Start of Block

This design comes from an exercise in tuning for small area and a short achievable clock period on the open sky130 flow, not from production work.
The RTL was checked by simulation tests, not by an equivalence proof against the original design.
The clock port is modelled as an ideal driver; clocking choices that lean on that would not hold on a real chip.
Power and IR drop assume default switching activity.

== build 23 ==
## risc16_dmem_resp
module risc16_dmem_resp #(
    parameter int WAIT_CYCLES = 2,
    parameter int ADDR_W      = risc16_pkg::ADDR_W_DEF,
    parameter int DATA_W      = risc16_pkg::DATA_W_DEF
) (
    input  logic              clk,
    input  logic              rst,
    input  logic              req_valid,
    output logic              req_ready,
    input  logic              req_we,
    input  logic [ADDR_W-1:0] req_addr,
    input  logic [DATA_W-1:0] req_wdata,
    output logic              rsp_valid,
    input  logic              rsp_ready,
    output logic [DATA_W-1:0] rsp_rdata,
    input  logic              ld_en,
    input  logic [ADDR_W-1:0] ld_addr,
    input  logic [DATA_W-1:0] ld_data,
    output logic              busy
);
    logic        busy_q;     
    logic        busy_o;     
    logic        wait1_q;    
    logic        wait2_q;    
    logic        valid_q;    
    logic        valid_o;    
    logic        lat_we;
    logic [7:0]  ld_wr;      
    logic [7:0]  st_wr;      
    logic [7:0]  half_q;     
    logic [63:0] sel_q;      
    logic [3:0]  quarter_q;  
    logic [15:0] wdata_q;    
    logic [15:0] rsp_q;      
    logic        idle;
    logic        accept;
    logic [7:0]  a_in;
    logic [15:0] ram_rdata;
    assign idle      = !busy_q;
    assign req_ready = !busy_o && !ld_en && !rst;
    assign accept    = req_valid && idle && !ld_en;
    assign busy      = busy_o;
    assign rsp_valid = valid_o;
    assign rsp_rdata = rsp_q;
    always_ff @(posedge clk or posedge rst) begin
        if (rst) begin
            busy_q  <= 1'b0;
            busy_o  <= 1'b0;
            wait1_q <= 1'b0;
            wait2_q <= 1'b0;
            valid_q <= 1'b0;
            valid_o <= 1'b0;
            st_wr   <= '0;
        end else begin
            wait1_q <= accept;
            wait2_q <= wait1_q;
            st_wr   <= half_q & {8{wait1_q && lat_we}};
            if (wait2_q) begin
                valid_q <= 1'b1;
            end else if (rsp_ready) begin
                valid_q <= 1'b0;
            end
            if (wait2_q) begin
                valid_o <= 1'b1;
            end else if (rsp_ready) begin
                valid_o <= 1'b0;
            end
            if (accept) begin
  ...
export LEC_CHECK = 0
export CAP_MARGIN = 20
export CORE_MARGIN = 2
export CORE_UTILIZATION = 40
export CTS_BUF_LIST = sky130_fd_sc_hd__clkbuf_16
export CTS_CLUSTER_DIAMETER = 60
export CTS_CLUSTER_SIZE = 24
export SETUP_SLACK_MARGIN = 2.85
export SLEW_MARGIN = 20
export SYNTH_HIERARCHICAL = 1
create_clock -name core_clock -period 5.5 [get_ports {clk}]
run.sh (not shown) runs the stock make flow with config.mk's settings and CLKGATE_MAP_FILE= SYNTH_SCRIPT=/design/flow/synth_recipe.tcl, a recipe that flattens the netlist after the stock synthesis.
> inputs changed (build 23 -> build 75)
==> flow/flow/run.sh (new file) <==
#!/bin/bash
# Layout flow: the standard flow (standard.sh) with one change to how the layout is
# made: clock_tree_synthesis uses clkbuf_16 only, clusters of up to 20 sinks within 60 um,
# and no dummy loads. Each ORFS step writes its own log under orfs/logs; the make output
# as a whole goes to standard.log in this folder.
set -euo pipefail
export CTS_ARGS="-sink_clustering_enable -repair_clock_nets -dont_use_dummy_load -buf_list sky130_fd_sc_hd__clkbuf_16 -sink_clustering_size 20 -sink_clustering_max_diameter 60"
bash standard.sh > standard.log 2>&1
==> flow/standard.sh (new file) <==
#!/bin/bash
# synth_recipe.tcl (not shown) runs the flow's synth.tcl, then flattens the netlist and writes it again
# the make line also repeats each setting of config.mk as NAME=value (left out here)
make -C /OpenROAD-flow-scripts/flow DESIGN_CONFIG=/design/flow/config.mk WORK_HOME=/design/flow/orfs CLKGATE_MAP_FILE= SYNTH_SCRIPT=/design/flow/synth_recipe.tcl "${@:-finish}"
--- a/flow/config.mk
+++ b/flow/config.mk
@@ -9,7 +9,4 @@
 export CORE_MARGIN = 2
 export CORE_UTILIZATION = 40
-export CTS_BUF_LIST = sky130_fd_sc_hd__clkbuf_16
-export CTS_CLUSTER_DIAMETER = 60
-export CTS_CLUSTER_SIZE = 24
 export SETUP_SLACK_MARGIN = 2.85
 export SLEW_MARGIN = 20
removed: flow/run.sh
- The sequential share of layout area reported for build 75 is greater than that of build 23 by 0.19 points.
- From build 23 to build 75 the numbers moved as follows: via count climbed 447, final net count shows no meaningful change.
- u_ram.g_half[3].u_h.part_n[0] as the critical path endpoint was reported by build 75, and req_ready by build 23.
- Per the comparison of build 75 with build 23, fmax now sits lower; total chip power now sits lower.
- Comparing build 75 and build 23, critical path depth is higher on build 75.
- The average routed wire per standard cell of build 75 exceeds that of build 23 by 0.32 µm.
- Cmp build 75 vs build 23: clock network latency to the later pin of the worst-skew pair lower in build 75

End of Block

Extract all lines from the material above that include the word "area".

**Your solution:**
This design comes from an exercise in tuning for small area and a short achievable clock period on the open sky130 flow, not from production work.
- The sequential share of layout area reported for build 75 is greater than that of build 23 by 0.19 points.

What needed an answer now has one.